One thing is true: we can’t live without salt. Salt is a vital part of our human bodies; it maintains fluid balance and helps our heart, lungs, and muscles function. A low intake of sodium causes the vascular volume to shrink, making the body produce catecholamines and adrenaline that increases the risk of cardiovascular disease.
Yet, the CDC says that people should limit their daily salt intake to 2,300 milligrams or less, which is about one teaspoon of salt. Any more than this is considered a health concern. People over the age of 50, people who have elevated or high blood pressure, and people who have diabetes are recommended to consume even less than that: 1,500 milligrams.
Too much of anything—whether it’s tasty on fries or not—isn’t good. Nobody likes bland fries, but it’s more likable than waking up in a hospital bed after a heart attack. Research has shown that a high-sodium diet leads to an increased risk of high blood pressure, stroke and heart attack.
Americans are especially prone to experience the negative side effects of salt. On average, we eat at restaurants around five times a week and consume an average of 3,400 milligrams of salt per day. Restaurants make up for the majority of the volume of salt Americans consume. Fast food restaurants contain about 1,850 milligrams of sodium per 1,000 calories and sit-down restaurants have about 2,100 per 1,000 calories. What we like, we want a lot of, right? But sometimes, holding back is the right choice.
Remember the last time you got a burger and fries? Remember biting into a fry’s crispy yellow skin, coated with oil, and sprinkled with just the right amount of salt? Does that memory want to make you go back to the nearest Micky D’s and order some fries to go?

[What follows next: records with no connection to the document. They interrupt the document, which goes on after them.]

This design comes from an exercise in tuning for small area, a short achievable clock period and few clock cycles per item on the open sky130 flow, not from production work. For this run, only the layout was checked, not whether the RTL still works. No activity file was given, so power comes from the tool's default toggle rates.

[design/flow/design.v]
package cwcc_pkg;
  localparam int WINDOW_SIZE = 120;
  localparam int POS_W       = 12;
  localparam int SYM_W       = 3;
  localparam int T_W         = 23;
  localparam int CHUNK       = 6;
  localparam int N_CHUNK     = (T_W + CHUNK - 1) / CHUNK;
  localparam int FLUSH       = N_CHUNK - 1;
  localparam int SUM_BITS    = T_W + 2;
endpackage
module cwcc_term (
  input  logic       clk,
  input  logic [7:0] pixel,
  input  logic       add,
  input  logic       keep,
  input  logic       shift,
  output logic [cwcc_pkg::T_W-1:0] t
);
  localparam int TW = cwcc_pkg::T_W;
  localparam int CH = cwcc_pkg::CHUNK;
  logic [8:0]    v;
  logic [TW-1:0] a, b, s;
  logic [TW:0]   c;
  logic [cwcc_pkg::N_CHUNK-1:0] carry_r;
  always_comb begin
    v = {pixel ^ 8'h7F, 1'b1};
    for (int i = 0; i < TW; i++) begin
      a[i] = t[i] & keep;
      b[i] = (add & v[(i < 8) ? i : 8]) | (shift & t[(i < TW - 1) ? i + 1 : TW - 1]);
    end
    c[0] = 1'b0;
    for (int i = 0; i < TW; i++) begin
      logic ci;
      if (i % CH == 0 && i != 0) ci = carry_r[i / CH - 1] & keep;
      else ci = c[i];
      s[i]   = a[i] ^ b[i] ^ ci;
      c[i+1] = (a[i] & b[i]) | (ci & (a[i] ^ b[i]));
    end
  end
  always_ff @(posedge clk) begin
    t <= s;
    for (int j = 0; j < cwcc_pkg::N_CHUNK - 1; j++) carry_r[j] <= c[(j + 1) * CH];
  end
endmodule
module cwcc_classify (
  input  logic [2:0] neg,        
  input  logic [2:0] nonzero,    
  input  logic       sum_neg,
  input  logic       sum_nonzero,
  input  logic       octal_mode,
  output logic [cwcc_pkg::SYM_W-1:0] symbol
);
  logic [2:0] pos;
  logic [7:0] ok;
  logic [cwcc_pkg::SYM_W-1:0] oct_sym;
  always_comb begin
    pos = nonzero & ~neg;
    ok[0] = (neg & ~3'b000) == '0 && (pos & 3'b000) == '0;
    ok[1] = (neg & ~3'b111) == '0 && (pos & 3'b111) == '0;
    ok[2] = (neg & ~3'b001) == '0 && (pos & 3'b001) == '0;
    ok[3] = (neg & ~3'b100) == '0 && (pos & 3'b100) == '0;
    ok[4] = (neg & ~3'b010) == '0 && (pos & 3'b010) == '0;
    ok[5] = (neg & ~3'b101) == '0 && (pos & 3'b101) == '0;
    ok[6] = (neg & ~3'b011) == '0 && (pos & 3'b011) == '0;
    ok[7] = (neg & ~3'b110) == '0 && (pos & 3'b110) == '0;
    oct_sym = 3'd7;
    for (int i = 6; i >= 0; i--) begin
      if (ok[i]) oct_sym = 3'(i);
    end
    if (octal_mode) symbol = oct_sym;
    else            symbol = {2'b00, !sum_neg && sum_nonzero};
  end
endmodule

No worries, there are a lot of alternatives to normal table salt that are much healthier. One of the most common alternatives is iodized salt, which contains iodine, an element important for thyroid regulation. Sea salt has larger granules that offer more flavor for less sodium.
Of course, the best way to avoid overconsumption of salt is simply to cook your own meals. No time for that? Then be more careful about reading nutrition labels. Try to go for the low-sodium alternative if it’s available.
So is salt our friend or enemy? That’s for you to decide.